Opinião

Visão sovietizante do Ensino Superior

Visão sovietizante do Ensino Superior

Com o início do ano académico, voltaram a fazer-se ouvir as vozes que, recorrentemente, defendem que a formação no Ensino Superior se deve centrar em áreas em que o país é deficitário.

Argumentam que é dispendiosa uma oferta de cursos alargada e que, em determinadas áreas, não se vislumbra uma utilidade para o país ou para os próprios formandos.

Trata-se de uma visão sovietizante do Ensino Superior. Faz lembrar os planos quinquenais de Estaline, em que tudo era programado com um rigor quase científico. Ora, esta planificação não deu bons resultados porque o suposto interesse da sociedade inelutavelmente se sobrepunha ao interesse pessoal, por mais legítimo que este fosse.

Uma visão moderna do Ensino Superior preconiza, pelo contrário, a criação de condições para que os jovens possam desenvolver o seu potencial intelectual em igualdade de circunstâncias. Uma sociedade centrada nas pessoas, como devem ser as sociedades do século XXI, não pode sujeitar-se a qualquer tipo de planeamento social. Tem, sim, de estar preocupada com o bem-estar individual. Aliás, a História ensina-nos que foram justamente os países que perfilharam esta visão, já no final do século XIX, quem mais se desenvolveu e mais garantias dá aos seus cidadãos de realização e satisfação pessoal.

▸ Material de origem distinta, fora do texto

### src/rtl/i2c_byte_engine.sv
// rtl/i2c_byte_engine.sv - I2C data-phase engine: one byte plus ACK in four quarter-phases per bit
module i2c_byte_engine #(
  parameter int DATA_WIDTH = 8,
  parameter int DIV_WIDTH  = 16
) (
  input  logic                  clk,
  input  logic                  rst_n,
  input  logic [DIV_WIDTH-1:0]  clock_divisor,
  input  logic                  start,
  input  logic                  rw,
  input  logic [DATA_WIDTH-1:0] tx_data,
  input  logic                  ack_in,
  input  logic                  sda_in,
  input  logic                  scl_in,
  output logic                  sda_out,
  output logic                  scl_out,
  output logic                  data_phase,
  output logic                  busy,
  output logic                  done,
  output logic [DATA_WIDTH-1:0] rx_data,
  output logic                  ack_out
);

  // Bit index must reach DATA_WIDTH, which addresses the ACK bit.
  localparam int IW = $clog2(DATA_WIDTH + 1);

  typedef enum logic [2:0] {
    S_IDLE,
    S_Q0,
    S_Q1,
    S_Q2,
    S_Q3
  } state_t;

  state_t                state_q;
  logic [DIV_WIDTH-1:0]  ctr_q;
  logic [DIV_WIDTH-1:0]  div_q;
  logic [IW-1:0]         idx_q;
  logic                  rw_q;
  logic [DATA_WIDTH-1:0] tx_q;
  logic                  ack_in_q;
  logic                  sda_out_q;
  logic                  scl_out_q;
  logic                  data_phase_q;
  logic                  busy_q;
  logic                  done_q;
  logic [DATA_WIDTH-1:0] rx_q;
  logic                  ack_out_q;

  logic                  tick_d;
  logic                  stall_d;
  logic                  last_bit_d;
  logic [IW-1:0]         idx_d;
  logic                  next_ack_d;
  logic [DATA_WIDTH-1:0] tx_d;
  logic                  next_sda_d;
  logic [DATA_WIDTH-1:0] rx_d;

  // Quarter timing, stretch detection and the SDA value for the bit about to start.
  always_comb begin
    tick_d     = (ctr_q == div_q);
    stall_d    = ((state_q == S_Q1) || (state_q == S_Q2)) && !scl_in;
    last_bit_d = (idx_q == IW'(DATA_WIDTH));
    idx_d      = idx_q + 1'b1;
    next_ack_d = (idx_d == IW'(DATA_WIDTH));
    // tx_q is kept MSB-aligned; shifting once exposes the next bit at the top.
    tx_d       = tx_q << 1;
    if (next_ack_d) begin
      next_sda_d = rw_q ? ack_in_q : 1'b1;
    end else begin
      next_sda_d = rw_q ? 1'b1 : tx_d[DATA_WIDTH-1];
    end
    rx_d    = rx_q << 1;
    rx_d[0] = sda_in;
  end

  // Main sequencer: state, quarter counter, latched request and all registered outputs.
  always_ff @(posedge clk or negedge rst_n) begin
    if (!rst_n) begin
      state_q      <= S_IDLE;
      ctr_q        <= '0;
      div_q        <= '0;
      idx_q        <= '0;
      rw_q         <= 1'b0;
      tx_q         <= '0;
      ack_in_q     <= 1'b1;
      sda_out_q    <= 1'b1;
      scl_out_q    <= 1'b1;
      data_phase_q <= 1'b0;
      busy_q       <= 1'b0;
      done_q       <= 1'b0;
      rx_q         <= '0;
      ack_out_q    <= 1'b1;
    end else begin
      done_q <= 1'b0;
      case (state_q)
        S_IDLE: begin
          // SCL stays wherever it was left: low after a transfer, the master owns the bus.
          if (start) begin
            div_q        <= clock_divisor;
            rw_q         <= rw;
            tx_q         <= tx_data;
            ack_in_q     <= ack_in;
            idx_q        <= '0;
            ctr_q        <= '0;
            state_q      <= S_Q0;
            busy_q       <= 1'b1;
            scl_out_q    <= 1'b0;
            sda_out_q    <= rw ? 1'b1 : tx_data[DATA_WIDTH-1];
            data_phase_q <= 1'b1;
          end
        end
        S_Q0, S_Q1, S_Q2, S_Q3: begin
          if (stall_d) begin
            // A slave holding SCL low freezes the quarter in place.
            ctr_q <= ctr_q;
          end else if (!tick_d) begin
            ctr_q <= ctr_q + 1'b1;
          end else begin
            ctr_q <= '0;
            case (state_q)
              S_Q0: begin
                state_q   <= S_Q1;
                scl_out_q <= 1'b1;
              end
              S_Q1: begin
                state_q <= S_Q2;
              end
              S_Q2: begin
                // SDA is sampled at the end of SCL high.
                state_q   <= S_Q3;
                scl_out_q <= 1'b0;
                if (!last_bit_d) begin
                  if (rw_q) begin
                    rx_q <= rx_d;
                  end
                end else if (!rw_q) begin
                  ack_out_q <= sda_in;
                end
              end
              default: begin
                if (!last_bit_d) begin
                  idx_q        <= idx_d;
                  tx_q         <= tx_d;
                  state_q      <= S_Q0;
                  sda_out_q    <= next_sda_d;
                  data_phase_q <= !next_ack_d;
                end else begin
                  state_q      <= S_IDLE;
                  done_q       <= 1'b1;
                  busy_q       <= 1'b0;
                  sda_out_q    <= 1'b1;
                  data_phase_q <= 1'b0;
                end
              end
            endcase
          end
        end
        default: begin
          state_q <= S_IDLE;
          ctr_q   <= '0;
        end
      endcase
    end
  end

  assign sda_out    = sda_out_q;
  assign scl_out    = scl_out_q;
  assign data_phase = data_phase_q;
  assign busy       = busy_q;
  assign done       = done_q;
  assign rx_data    = rx_q;
  assign ack_out    = ack_out_q;

endmodule

### config.mk
export PLATFORM = sky130hd
export DESIGN_NAME = i2c_byte_engine
export DESIGN_NICKNAME = d
export VERILOG_FILES = /design/src/rtl/i2c_byte_engine.sv
export SDC_FILE = /design/constraint.sdc
export NUM_CORES = 1
export LEC_CHECK = 0
export ABC_AREA = 1
export BUFFER_PORTS_ARGS = -buffer_cell sky130_fd_sc_hd__buf_2
export CORE_MARGIN = 1.5
export CORE_UTILIZATION = 34
export CTS_BUF_LIST = sky130_fd_sc_hd__clkbuf_16
export CTS_CLUSTER_DIAMETER = 60
export CTS_CLUSTER_SIZE = 30
export DETAILED_ROUTE_END_ITERATION = 8
export GPL_TIMING_DRIVEN = 1
export PLACE_DENSITY = 0.58
export SLEW_MARGIN = 0
export SYNTH_ARGS = -nofsm -noshare
export SYNTH_HDL_FRONTEND = slang
export SYNTH_SLANG_ARGS = --single-unit
### constraint.sdc
create_clock -name clk -period 1.9 [get_ports clk]
set_clock_uncertainty 0.1 [all_clocks]
set_input_delay 0.475 -clock clk [delete_from_list [all_inputs] [get_ports clk]]
set_output_delay 0.475 -clock clk [all_outputs]
set_load 0.01 [all_outputs]
Word level (Yosys, flattened, before mapping)
Cells that the tools add are included.
W data, S select, Z words.
Cells by class
  add/subtract/negate cells: 2
  $mul: 0
  div/mod/pow operators: 0
  order comparisons: 0
  equality and inequality tests: 14
  shifts and indexed selects: 0
  mux-type cells: 53
  bitwise logic cells: 3
  reduce and logical (&&, ||, !) cells: 17
Operator list (number)
  $mux W16: 3
  $mux W7: 5
  $pmux W16 S2: 1
  $mux W1: 27
  $reduce_and A6 Y1: 4
  $mux W4: 5
  $add A16 B1 Y16 const B: 1
  $eq A16 B16 Y1: 1
  $pmux W7 S2: 1
  $ne A2 B2 Y1 const B: 6
  $pmux W1 S2: 5
  $reduce_and A5 Y1: 2
  $mux W3: 3
  $pmux W3 S3: 1
  $eq A4 B4 Y1 const B: 2
  $pmux W4 S2: 1
  $eq A3 B2 Y1 const B: 2
  $pmux W3 S2: 1
  $add A4 B1 Y4 const B: 1
  $reduce_and A2 Y1: 2
  $reduce_or A4 Y1: 1
  $eq A3 B1 Y1 const B: 1
  $eq A3 B3 Y1 const B: 1
  $logic_not A3 Y1: 1
  8 further kinds: 11
Storage, ports and cells
  flip-flop bits (word level): 62
  latch bits: 0
  bits in writable memories: 0
  bits in read-only memories: 0
  output and inout bits: 14
  memories: 0

Longest topological paths before layout
Gate-level depths: netlist (run 1).
  word-level depth: 8
  mapped depth: 13
  mapped depth without buffers: 11

Least setup slack after synthesis (run 1)
OpenSTA, ideal clock, no wires.
  path type: reg2reg
  start: register idx_q[0]
  end: register rx_q[0] (netlist: rx_data[0])
  setup time: 0.121 ns
  arrival time: 1.474 ns
  slack: 0.205 ns
  stages on the path, launching flop included: 11
  path buffers: 0
  path through: dfrtp_1 -> inv_1 -> ha_1 -> nand2_1 -> nor2_1 -> inv_1 -> nand2_1 -> nor3_4 -> nand2_2 -> nand2_1 -> o21ai_1
On the way
  cells in the longest elaborated chain, start to end: 3
RTL lines
  from (decl): line 38  | logic [IW-1:0] idx_q;
  from (signal assigned): line 143  | idx_q <= idx_d;
  $eq A4 B4 Y1: line 63  | last_bit_d = (idx_q == IW'(DATA_WIDTH));
  $not A1 Y1 (no line)
  $reduce_and A6 Y1 (no line)
  to (signal assigned): line 135  | rx_q <= rx_d;
  to (decl): line 47  | logic [DATA_WIDTH-1:0] rx_q;
No other way between the ends.
A chain may end at the register's enable or synchronous reset.

Worst setup path after layout (run 1)
  start: register state_q[1]
  end: register ctr_q[4]
On the way
  cells in the longest elaborated chain, start to end: 5
  elaborated cells on any way between the ends: 12
  classes of those cells: 6 x eq/ne; 1 x mux; 5 x reduce/logical
RTL lines
  from (decl): line 35  | state_t state_q;
  from (signal assigned): line 80  | state_q <= S_IDLE;
  from (signal assigned): line 106  | state_q <= S_Q0;
  from (signal assigned): line 123  | state_q <= S_Q1;
  $eq A3 B2 Y1: line 62, 96
  $logic_or A1 B1 Y1: line 62  | stall_d = ((state_q == S_Q1) || (state_q == S_Q2)) && !scl_in;
  $logic_and A1 B1 Y1: line 62
  $ne A2 B2 Y1 (no line)
  $reduce_and A2 Y1 (no line)
  to (signal assigned): line 116  | ctr_q <= ctr_q;
  to (signal assigned): line 118  | ctr_q <= ctr_q + 1'b1;
  to (decl): line 36  | logic [DIV_WIDTH-1:0] ctr_q;
Several ways; a longest one is shown, not always the timed one.

==> results of run 1 <==
==> routing by layer <==
| layer | global-route usage | up-vias | wire length [µm] |
|---|---|---|---|
| met5 | 0 | - | 0 |
| met4 | 0.09378 | 0 | 182 |
| met3 | 0.02169 | 12 | 223 |
| met2 | 0.2674 | 46 | 3881 |
| met1 | 0.2141 | 1441 | 3712 |
| li1 | - | 1576 | - |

É estranho que sejam indivíduos pretensamente liberais a defender modelos socializantes para o Ensino Superior. Mas o paradoxo pode explicar-se pela serventia a interesses corporativos, que ademais só contribuem para o atraso do país.

Importa, pois, contrariar esta mentalidade que encara as pessoas como peças de uma máquina (que, ainda para mais, frequentemente trabalha mal), e não como cidadãos dotados de liberdade individual e direitos fundamentais, designadamente de acesso à educação.